Ce schéma explicatif classique, le voici en deux points. Premièrement, les victoires de l’extrême droite signifieraient la victoire d’idées réactionnaires contre des idées progressistes. Elles seraient la conséquence d’une bataille d’idées dans le champ des débats et des programmes. En un mot, les racistes l’emporteraient sur les progressistes, les sexistes triompheraient des féministes. Deuxièmement, il est coutumier d’ajouter que la cause profonde de ce triste déroulement est l’existence d’un système capitaliste générateur d’inégalités socio-économiques. En conséquence, la lutte contre l’extrême droite peut être ramenée à une lutte contre le capitalisme, tout en menant la « bataille des idées » sur le plan de l’imaginaire culturel.

Les émotions (beaucoup) plus fortes que les idées

Cette représentation des choses a le mérite de la clarté, mais repose sur une conception assez étrange de l’être humain, considéré en l’occurrence comme la combinaison rudimentaire d’un estomac et d’une idéologie politique en guise de cerveau. C’est oublier que l’humain se joue essentiellement sur un autre répertoire, celui des émotions et des désirs, infiniment plus puissants que les idées.

La sociologue franco-israélienne Eva Illouz a récemment consacré un ouvrage à l’analyse de quatre émotions fondamentales dans leurs liens avec le politique : la peur, le dégoût, le ressentiment et l’amour de la patrie. Ces émotions, selon elle, sont en train de saper les bases de la démocratie israélienne et de toutes les démocraties. Il serait trop long de détailler ici son analyse, mais nous pouvons faire nôtre son angle d’approche, qui « incite à penser que l’avenir d’une société s’envisage moins en termes d’idéologie qu’en fonction du climat émotionnel. La puissance de cette remarque est qu’elle situe le politique à sa vraie place, dans notre intimité, et qu’elle nous restitue notre capacité à changer vers le mieux, ensemble »[1].

Eva Illouz ne nie pas que la politique soit affaire d’idées, mais insiste sur le fait que ces idées sont toujours liées à « des affects collectifs qui entrent en résonance avec des émotions individuelles et des réactions affectives à une condition sociale. Les affects sont partout : ils imprègnent les espaces, les images, les histoires qui circulent dans la société et qui y font lien, générant des atmosphères publiques, des climats pour ainsi dire, auxquels nous réagissons plus ou moins consciemment en assimilant les associations émotionnelles créées par les mots, les événements, les histoires ou les symboles »[2].

Colère et sentiment de perdre

Des recherches en psychologie cognitive, par ailleurs, tendent à montrer que la perception d’un message politique est largement influencée par le recours aux émotions. En ce qui concerne la colère – affect politique par excellence[3] –, plusieurs études ont montré que, en période de crise, les individus sont systématiquement portés à favoriser les personnes manifestant des signes de colère, ceux-ci étant associés dans l’imaginaire collectif à une posture dominante.
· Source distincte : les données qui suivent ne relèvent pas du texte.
File: src/rtl/hsi_pkg.sv
// ----------------------------------------------------------------------------
// hsi_pkg: shared types and constants for the heapsort block
// Store size, index widths, the datapath operation codes and the status
// bundle that the controller reads back from the datapath.
// ----------------------------------------------------------------------------
`default_nettype none

package hsi_pkg;

  // Store capacity and derived widths
  localparam int MAX_ITEMS = 64;
  localparam int DATA_W    = 32;
  localparam int ADDR_W    = $clog2(MAX_ITEMS);
  localparam int CNT_W     = ADDR_W + 1;

  // Datapath operations, one per controller state, plus OP_NONE
  typedef enum logic [3:0] {
    OP_NONE,
    OP_LOAD,
    OP_SETUP,
    OP_SB,
    OP_HELD,
    OP_CHK,
    OP_C0,
    OP_C1,
    OP_CMP,
    OP_NEXT,
    OP_SW0,
    OP_SW1,
    OP_SW2,
    OP_OUT
  } hsi_op_t;

  // Status from datapath to controller
  typedef struct packed {
    logic n_small;     // set holds fewer than two values
    logic child_out;   // left child falls beyond the heap limit
    logic has_right;   // right child lies inside the heap limit
    logic held_lt;     // held value is below the larger child
    logic sort_done;   // last extraction finished
    logic next_build;  // another build-phase sift follows
    logic out_done;    // final result is being read
  } hsi_stat_t;

endpackage : hsi_pkg

`default_nettype wire

File: src/rtl/hsi_datapath.sv
// ----------------------------------------------------------------------------
// hsi_datapath: value store and sift-down datapath
// Holds the 64-entry store (one write, one registered read per cycle), the
// heap index registers, the held/child value registers and the result
// registers. Each cycle it carries out the operation the controller names.
// ----------------------------------------------------------------------------
`default_nettype none

module hsi_datapath
  import hsi_pkg::*;
(
  input  wire logic              clk,
  input  wire logic              rst_n,
  input  wire hsi_op_t           op,
  input  wire logic [DATA_W-1:0] in_value,
  output hsi_stat_t              stat,
  output logic                   out_valid,
  output logic [DATA_W-1:0]      out_sorted_value,
  output logic                   out_last_out,
  output logic                   out_overflow
);

  // Store
  logic [DATA_W-1:0] mem [MAX_ITEMS];
  logic [DATA_W-1:0] rd_data_r;
  logic [ADDR_W-1:0] rd_addr;
  logic              wr_en;
  logic [ADDR_W-1:0] wr_addr;
  logic [DATA_W-1:0] wr_data;

  // Set bookkeeping
  logic [CNT_W-1:0]  count_r;
  logic              ovf_r;
  logic [CNT_W-1:0]  n_r;
  logic              extract_r;
  logic [ADDR_W-1:0] r_r;
  logic [ADDR_W-1:0] end_r;
  logic [ADDR_W-1:0] k_r;

  // Sift-down registers
  logic [ADDR_W-1:0] pos_r;
  logic [ADDR_W-1:0] child_r;
  logic [CNT_W-1:0]  limit_r;
  logic [DATA_W-1:0] held_r;
  logic [DATA_W-1:0] cval_r;
  logic [DATA_W-1:0] tmp_r;

  // Result registers
  logic              out_valid_r;
  logic              out_last_r;
  logic              out_ovf_r;

  logic [CNT_W-1:0]  child_w;
  logic              right_gt;

  // Heap index and compare logic
  always_comb begin
    child_w        = {pos_r, 1'b1};
    right_gt       = $signed(rd_data_r) > $signed(cval_r);
    stat.n_small   = count_r < CNT_W'(2);
    stat.child_out = child_w >= limit_r;
    stat.has_right = (CNT_W'(child_r) + CNT_W'(1)) < limit_r;
    stat.held_lt   = $signed(held_r) < $signed(cval_r);
    stat.sort_done = extract_r && (end_r == ADDR_W'(1));
    stat.next_build = !extract_r && (r_r != ADDR_W'(1));
    stat.out_done  = (CNT_W'(k_r) + CNT_W'(1)) == n_r;
  end

  // Read address select
  always_comb begin
    case (op)
      OP_SB:   rd_addr = r_r - ADDR_W'(1);
      OP_CHK:  rd_addr = child_w[ADDR_W-1:0];
      OP_C0:   rd_addr = child_r + ADDR_W'(1);
      OP_SW1:  rd_addr = end_r;
      OP_OUT:  rd_addr = k_r;
      default: rd_addr = '0;
    endcase
  end

  // Write port select
  always_comb begin
    wr_en   = 1'b0;
    wr_addr = pos_r;
    wr_data = held_r;
    case (op)
      OP_LOAD: begin
        wr_en   = count_r < CNT_W'(MAX_ITEMS);
        wr_addr = count_r[ADDR_W-1:0];
        wr_data = in_value;
      end
      OP_CHK: begin
        wr_en = stat.child_out;
      end
      OP_CMP: begin
        wr_en   = 1'b1;
        wr_data = stat.held_lt ? cval_r : held_r;
      end
      OP_SW2: begin
        wr_en   = 1'b1;
        wr_addr = end_r;
        wr_data = tmp_r;
      end
      default: wr_en = 1'b0;
    endcase
  end

  // Store write and registered read
  always_ff @(posedge clk) begin
    if (wr_en) begin
      mem[wr_addr] <= wr_data;
    end
    rd_data_r <= mem[rd_addr];
  end

  // Control-side registers
  always_ff @(posedge clk) begin
    if (!rst_n) begin
      count_r     <= '0;
      ovf_r       <= 1'b0;
      out_valid_r <= 1'b0;
    end else begin
      out_valid_r <= (op == OP_OUT);
      if (op == OP_LOAD) begin
        if (count_r < CNT_W'(MAX_ITEMS)) begin
          count_r <= count_r + CNT_W'(1);
        end else begin
          ovf_r <= 1'b1;
        end
      end
      // set is finished once its final result is read
      if (op == OP_OUT && stat.out_done) begin
        count_r <= '0;
        ovf_r   <= 1'b0;
      end
    end
  end

  // Payload registers
  always_ff @(posedge clk) begin
    case (op)
      OP_SETUP: begin
        n_r       <= count_r;
        r_r       <= count_r[CNT_W-1:1];
        extract_r <= 1'b0;
        k_r       <= '0;
      end
      OP_SB: begin
        pos_r   <= r_r - ADDR_W'(1);
        limit_r <= n_r;
      end
      OP_HELD: begin
        held_r <= rd_data_r;
      end
      OP_CHK: begin
        child_r <= child_w[ADDR_W-1:0];
      end
      OP_C0: begin
        cval_r <= rd_data_r;
      end
      OP_C1: begin
        // take the right child when it is larger
        if (right_gt) begin
          cval_r  <= rd_data_r;
          child_r <= child_r + ADDR_W'(1);
        end
      end
      OP_CMP: begin
        if (stat.held_lt) begin
          pos_r <= child_r;
        end
      end
      OP_NEXT: begin
        if (!extract_r) begin
          if (r_r == ADDR_W'(1)) begin
            extract_r <= 1'b1;
            end_r     <= n_r[ADDR_W-1:0] - ADDR_W'(1);
          end else begin
            r_r <= r_r - ADDR_W'(1);
          end
        end else begin
          end_r <= end_r - ADDR_W'(1);
        end
      end
      OP_SW1: begin
        tmp_r <= rd_data_r;
      end
      OP_SW2: begin
        // old last entry becomes the sifted root
        held_r  <= rd_data_r;
        pos_r   <= '0;
        limit_r <= CNT_W'(end_r);
      end
      OP_OUT: begin
        k_r        <= k_r + ADDR_W'(1);
        out_last_r <= stat.out_done;
        out_ovf_r  <= ovf_r;
      end
      default: begin
      end
    endcase
  end

  assign out_valid        = out_valid_r;
  assign out_sorted_value = rd_data_r;
  assign out_last_out     = out_last_r;
  assign out_overflow     = out_ovf_r;

endmodule : hsi_datapath

`default_nettype wire

File: src/rtl/hsi_ctrl.sv
// ----------------------------------------------------------------------------
// hsi_ctrl: heapsort sequencer
// Steps through load, heap build, extraction and output, naming one datapath
// operation per cycle and branching on the datapath status.
// ----------------------------------------------------------------------------
`default_nettype none

module hsi_ctrl
  import hsi_pkg::*;
(
  input  wire logic      clk,
  input  wire logic      rst_n,
  input  wire logic      start,
  input  wire logic      in_is_last,
  input  wire hsi_stat_t stat,
  output hsi_op_t        op,
  output logic           busy
);

  typedef enum logic [3:0] {
    ST_LOAD,
    ST_SETUP,
    ST_SB,
    ST_HELD,
    ST_CHK,
    ST_C0,
    ST_C1,
    ST_CMP,
    ST_NEXT,
    ST_SW0,
    ST_SW1,
    ST_SW2,
    ST_OUT
  } state_t;

  state_t state_r;
  state_t state_nxt;

  // Next state and operation
  always_comb begin
    state_nxt = state_r;
    op        = OP_NONE;
    case (state_r)
      ST_LOAD: begin
        if (start) begin
          op = OP_LOAD;
          if (in_is_last) begin
            state_nxt = ST_SETUP;
          end
        end
      end
      ST_SETUP: begin
        op        = OP_SETUP;
        state_nxt = stat.n_small ? ST_OUT : ST_SB;
      end
      ST_SB: begin
        op        = OP_SB;
        state_nxt = ST_HELD;
      end
      ST_HELD: begin
        op        = OP_HELD;
        state_nxt = ST_CHK;
      end
      ST_CHK: begin
        op        = OP_CHK;
        state_nxt = stat.child_out ? ST_NEXT : ST_C0;
      end
      ST_C0: begin
        op        = OP_C0;
        state_nxt = stat.has_right ? ST_C1 : ST_CMP;
      end
      ST_C1: begin
        op        = OP_C1;
        state_nxt = ST_CMP;
      end
      ST_CMP: begin
        op        = OP_CMP;
        state_nxt = stat.held_lt ? ST_CHK : ST_NEXT;
      end
      ST_NEXT: begin
        op = OP_NEXT;
        if (stat.sort_done) begin
          state_nxt = ST_OUT;
        end else if (stat.next_build) begin
          state_nxt = ST_SB;
        end else begin
          state_nxt = ST_SW0;
        end
      end
      ST_SW0: begin
        op        = OP_SW0;
        state_nxt = ST_SW1;
      end
      ST_SW1: begin
        op        = OP_SW1;
        state_nxt = ST_SW2;
      end
      ST_SW2: begin
        op        = OP_SW2;
        state_nxt = ST_CHK;
      end
      ST_OUT: begin
        op = OP_OUT;
        if (stat.out_done) begin
          state_nxt = ST_LOAD;
        end
      end
      default: begin
        state_nxt = ST_LOAD;
      end
    endcase
  end

  // State register
  always_ff @(posedge clk) begin
    if (!rst_n) begin
      state_r <= ST_LOAD;
    end else begin
      state_r <= state_nxt;
    end
  end

  assign busy = (state_r != ST_LOAD);

endmodule : hsi_ctrl

`default_nettype wire

File: src/rtl/heap_sort_integers.sv
// ----------------------------------------------------------------------------
// heap_sort_integers: heapsort of up to 64 signed 32-bit integers
//
// Input: a beat is taken on a rising edge with start high and busy low. Each
// beat carries in_value and in_is_last; a beat with in_is_last closes the set.
// Beats may come back to back. Beats past 64 values are dropped and the
// whole run is flagged with out_overflow.
// After the closing beat busy rises while the set is heap-ordered in place.
// Each sift-down level steps through the CHK, C0, C1 (only when a right child
// exists) and CMP states, sharing the single read port of the store.
// Results: out_valid strobes for one cycle per value, ascending, one value per
// cycle back to back; out_last_out marks the greatest. The receiver cannot
// stall. busy drops as the last result is read, so the next set may start
// while the final result is still on the ports.
// Reset (rst_n low, synchronous) empties the set and drops any run in flight.
// ----------------------------------------------------------------------------
`default_nettype none

module heap_sort_integers
  import hsi_pkg::*;
(
  input  wire logic              clk,
  input  wire logic              rst_n,
  input  wire logic              start,
  output logic                   busy,
  input  wire logic [DATA_W-1:0] in_value,
  input  wire logic              in_is_last,
  output logic                   out_valid,
  output logic [DATA_W-1:0]      out_sorted_value,
  output logic                   out_last_out,
  output logic                   out_overflow
);

  hsi_op_t   op;
  hsi_stat_t stat;

  // Sequencer
  hsi_ctrl u_ctrl (
    .clk        (clk),
    .rst_n      (rst_n),
    .start      (start),
    .in_is_last (in_is_last),
    .stat       (stat),
    .op         (op),
    .busy       (busy)
  );

  // Store and sift datapath
  hsi_datapath u_dp (
    .clk              (clk),
    .rst_n            (rst_n),
    .op               (op),
    .in_value         (in_value),
    .stat             (stat),
    .out_valid        (out_valid),
    .out_sorted_value (out_sorted_value),
    .out_last_out     (out_last_out),
    .out_overflow     (out_overflow)
  );

endmodule : heap_sort_integers

`default_nettype wire

File: config.mk
export PLATFORM = sky130hd
export DESIGN_NAME = heap_sort_integers
export DESIGN_NICKNAME = d
export VERILOG_FILES = /design/src/rtl/hsi_pkg.sv /design/src/rtl/hsi_datapath.sv /design/src/rtl/hsi_ctrl.sv /design/src/rtl/heap_sort_integers.sv
export SDC_FILE = /design/constraint.sdc
export NUM_CORES = 2
export LEC_CHECK = 0
export ABC_CLOCK_PERIOD_IN_PS = 10400
export BUFFER_PORTS_ARGS = -buffer_cell sky130_fd_sc_hd__clkbuf_2
export CAP_MARGIN = 20
export CORE_MARGIN = 5
export CORE_UTILIZATION = 60
export DETAILED_ROUTE_END_ITERATION = 16
export PLACE_DENSITY = 0.76
export SYNTH_ARGS = -nofsm -noshare
export SYNTH_HDL_FRONTEND = slang
export SYNTH_SLANG_ARGS = --single-unit
File: constraint.sdc
create_clock -name clk -period 10.4 [get_ports clk]
set_input_delay 1.56 -clock clk [delete_from_list [all_inputs] [get_ports clk]]
set_output_delay 1.56 -clock clk [all_outputs]
set_load 0.005 [all_outputs]
==> results.json <==
{
  "maxSlewHeadroom": 0.2144,
  "synth_area_leaders": "edfxtp_1 (74%), nand2_1 (7.1%), a21oi_1 (3.2%)",
  "p_sw_uw": 10980,
  "syn_to_final_growth_pct": 11.39,
  "syn_inst": 6366,
  "synth_fp_nets": 6485,
  "power.total_uw": 29050,
  "synthTopCellsByCount": "edfxtp_1 (2,191), nand2_1 (1,669), a21oi_1 (571)",
  "path_buf_inv": 3,
  "synth_xor_area_frac": 0.003161,
  "gp_congestion": 0.9056,
  "hp-class": "flip-flop to flip-flop",
  "post_drt_wl_per_cell_um": 29.12,
  "path_clk_slew_ns": 0.07,
  "clock-root-buffer": "clkbuf_16",
  "grt_pass1_wl_um": 360000,
  "finalCriticalPeriod_ns": 5.533,
  "die_w_um": 394.4,
  "core_sq_mm": 0.1473,
  "synth_top_family_by_area": "simple AND/OR/NAND/NOR gates",
  "setup_tns_ns": 0,
  "power_density_mw_per_mm2": 294.1,
  "syn-cell-area_sq_mm": 0.08867,
  "cts_made_buffers": 210,
  "cts_hold_buf": 0,
  "critPathMostFrequentCell": "buf_12",
  "period_share": 0.5320,
  "grt_max_degree": 159,
  "synth_cell_types": 62,
  "crit_slowest_cell": "dfxtp_1",
  "rsz0062_at_grt": "no",
  "clock_sinks": 2236,
  "synth-edff-count": 2191,
  "grt_pass1_vias": 54900,
  "post-synth-top-count-cell": "edfxtp_1",
  "antenna_found_initial": 23,
  "end_kind": "flip-flop",
  "routed_via_density": 6.659,
  "synth-adder-area-share": 0.01171,
  "layout-drive-gt1-share": 0.09658,
  "tightestPinTransition_ns": 1.175,
  "io_buffers": 71,
  "synth_top_area_cell": "edfxtp_1",
  "antenna_left": 0,
  "nets": 6543,
  "overflow": 0,
  "wl_um": 249100,
  "cp_top_family": "buffers and inverters",
  "placed_cell_area_sq_mm": 0.09181,
  "finalSetupViolCount": 0,
  "vias": 56950,
  "synth.top_cell.area_share": 0.7420,
  "fmax_ghz": 0.1807,
  "clockBufferDepth": 3,
  "ctsResizeCount": 0,
  "clock_power_share": 0.262,
  "p_comb_frac": 0.328,
  "critPathMaxStageDelay_ns": 0.80,
  "finalHoldViolCount": 0,
  "yosys.area_share.simple": 0.1045,
  "seq_power_share": 0.410,
  "htreeDepth": 4,
  "p_leak_uw": 0.03234,
  "yosys_warnings": 0,
  "switching_share": 0.3781,
  "clkLatencyLatePin_ns": 0.87,
  "worstPathCellList": "or4b_1 > o22a_1 > nand2_4 > buf_12 > buf_12 > buf_4 > nand2_1 > a21oi_1 > nor4_1 > o22ai_1 > or3_1",
  "p_int_uw": 18060,
  "clock-skew-final_ns": 0.05478,
  "synth_compound_area_frac": 0.07900,
  "synth_seq_cells": 2236,
  "stdcell_area_sq_mm": 0.09877,
  "dr.first_iter.drc_count": 8385,
  "postCtsSetupBuffers": 0,
  "maxCapViolations": 0,
  "synthArstFlopShare": 0,
  "slew_viol_final": 0,
  "start_util": 0.6019,
  "synth.avg_cell_area_sq_um": 13.93,
  "peakVddDrop_mv": 0.3103,
  "ys.flop_type": "edfxtp_1",
  "drc_errors": 0,
  "grtUsageTotal": 0.3140,
  "fp.dieArea_sq_mm": 0.1556,
  "io_pins": 72,
  "die_h_um": 394.4,
  "cts_tree": "yes",
  "status": "complete, no violations",
  "num_rows": 141,
  "muxShareOfSynthArea": 0.02961,
  "startpoint_type": "flip-flop",
  "crit_type": "flip-flop to flip-flop",
  "cp_max_fo": 153,
  "crit_arrival_ns": 6.33,
  "ys_seq_area_frac": 0.7522,
  "dp.final_hpwl_um": 131000,
  "first_pass_iters": 7,
  "required_ns": 11.20
}
[registers in the layout, indices dropped and copies added, names as in the netlist]
name / flops
u_dp.out_sorted_value: 32
u_dp.mem: 2048
u_dp.extract_r: 1
u_dp.cval_r: 32
u_dp.pos_r: 6
u_dp.r_r: 6
u_dp.out_overflow: 1
u_dp.n_r: 7
u_dp.limit_r: 7
u_dp.k_r: 6
u_dp.count_r: 7
u_dp.tmp_r: 32
u_dp.child_r: 6
u_ctrl.state_r: 4
u_dp.held_r: 32
u_dp.end_r: 6
u_dp.ovf_r: 1
u_dp.out_last_out: 1
u_dp.out_valid: 1
[metal layers]
layer | vias to the layer above | part of all wire | GRT usage
li1 | 24010 | - | -
met1 | 27960 | 0.36 | 0.4292
met2 | 4263 | 0.45 | 0.4771
met3 | 706 | 0.14 | 0.08187
met4 | 14 | 0.054 | 0.1517
met5 | - | 0.00047 | 0
[stage by stage]
step / utilization / std cells / hold slack, ns / setup slack (ns)
2_1_floorplan: - / 6366 / 0.4090 / 4.511
3_3_place_gp: 0.6231 / 8140 / 0.4615 / 5.163
3_5_place_dp: 0.6232 / 8141 / 0.4577 / 5.097
4_1_cts: 0.6701 / 8535 / 0.4766 / 5.083
5_1_grt: 0.6703 / 8541 / 0.4962 / 4.618
6_report: 0.6705 / 8552 / 0.4945 / 4.867
[cell usage in the layout (no fill, tap or decap), types with 50 or more instances in the layout]
master,n
ha_1,83
nor2_4,70
nand2_1,1663
o21ai_0,58
edfxtp_1,2191
o22ai_1,66
nand4_1,50
mux2i_1,260
a21oi_1,571
buf_4,136
inv_1,57
a32oi_1,259
nor2_1,50
clkbuf_2,71
clkbuf_16,210
nand3_1,149
clkinv_1,51
nor4_1,135
[final timing paths]
| check | from | endpoint | slack, ns | cells after the start |
|---|---|---|---|---|
| max | u_ctrl.state_r[1]$_SDFFE_PN0P_ | u_dp.out_sorted_value[9]$_DFF_P_ | 4.87 | 11 |
| min | u_dp.ovf_r$_SDFFE_PP0P_ | u_dp.out_overflow$_DFFE_PN_ | 0.49 | 0 |
| max reg2reg | u_ctrl.state_r[1]$_SDFFE_PN0P_ | u_dp.out_sorted_value[9]$_DFF_P_ | 4.87 | 11 |
| min reg2reg | u_dp.ovf_r$_SDFFE_PP0P_ | u_dp.out_overflow$_DFFE_PN_ | 0.49 | 0 |
[power by group through the flow]
stage	logic, uW	clock network, uW	registers (uW)
after floorplan	5390	0	11900
after global placement	8980	0	12000
after detailed placement	9190	0	12100
after CTS	9250	7650	11900
after global routing	9950	8050	11900
final	9530	7620	11900
[logic make-up after synthesis]
kind of cell	count (synthesis)
XOR/XNOR	32
multiplexers	262
buffers and inverters	430
flip-flops	2236
AO/OA/AOI/OAI	1100
AND/OR/NAND/NOR	2223
adder cells (fa/ha/maj)	83
[area by class of cell]
cell class | instances | area [sq um]
Multi-Input combinational cell | 3700 | 20890
Sequential cell | 2236 | 66690
Clock inverter | 130 | 1396
Antenna cell | 16 | 40.04
Tap cell | 1930 | 2415
Fill cell | 9669 | 48540
Timing Repair Buffer | 219 | 1617
Clock buffer | 264 | 5508
Inverter | 57 | 214.0
Note: power is estimated with default switching activity, not from simulation.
Et ce, indépendamment des préférences idéologiques. Cela signifie, pour être très concret, que « les électrices et électeurs en colère peuvent être amenés à préférer des candidats populistes indépendamment de leur affiliation partisane d’origine. En effet, des expériences ont montré qu’induire un sentiment de colère chez des participants entraînait une préférence pour les candidats perçus comme plus dominants. De façon encore plus précise, cet effet a été observé même si la colère induite chez les participants était complètement apolitique, par exemple résultant d’une frustration lors de la résolution d’un problème de logique »[4].

Un autre élément émotionnel majeur pourrait bien être le sentiment de frustration, l’angoisse du déclassement, la peur de « perdre ». Lorsque Steve Bannon s’activait pour favoriser l’élection de Donald Trump, il théorisait ouvertement la façon de gagner les élections en réalisant une sorte de « coalition des perdants de la mondialisation », en soufflant sur les braises d’un désir de vengeance dirigé vers deux ennemis : les « élites » et les migrants, facilement assimilables à des symboles de la mondialisation. Cette dramaturgie de la « vengeance » est redoutable, car elle s’échappe du niveau superficiel des catégories politiques traditionnelles (les « idées » de la droite et de la gauche) pour se situer à un niveau symbolique plus profond : celui d’un récit civilisationnel permettant d’agglutiner, autour des affects puissants de frustration, tous ceux qui se sentent perdants ou menacés par la mondialisation ou, plus globalement, l’évolution de la société. Il est troublant de voir que cette mécanique semble fonctionner dans des sociétés aussi diverses que la Turquie[5], les États-Unis, Israël, la France ou l’Italie. Avec quelques différences de contextes culturels, la dynamique national-populiste y est similaire : ce ne sont pas des idées et des programmes qui fédèrent, mais une dramaturgie et un climat émotionnel mêlant colère, dégoût, peur et ressentiment.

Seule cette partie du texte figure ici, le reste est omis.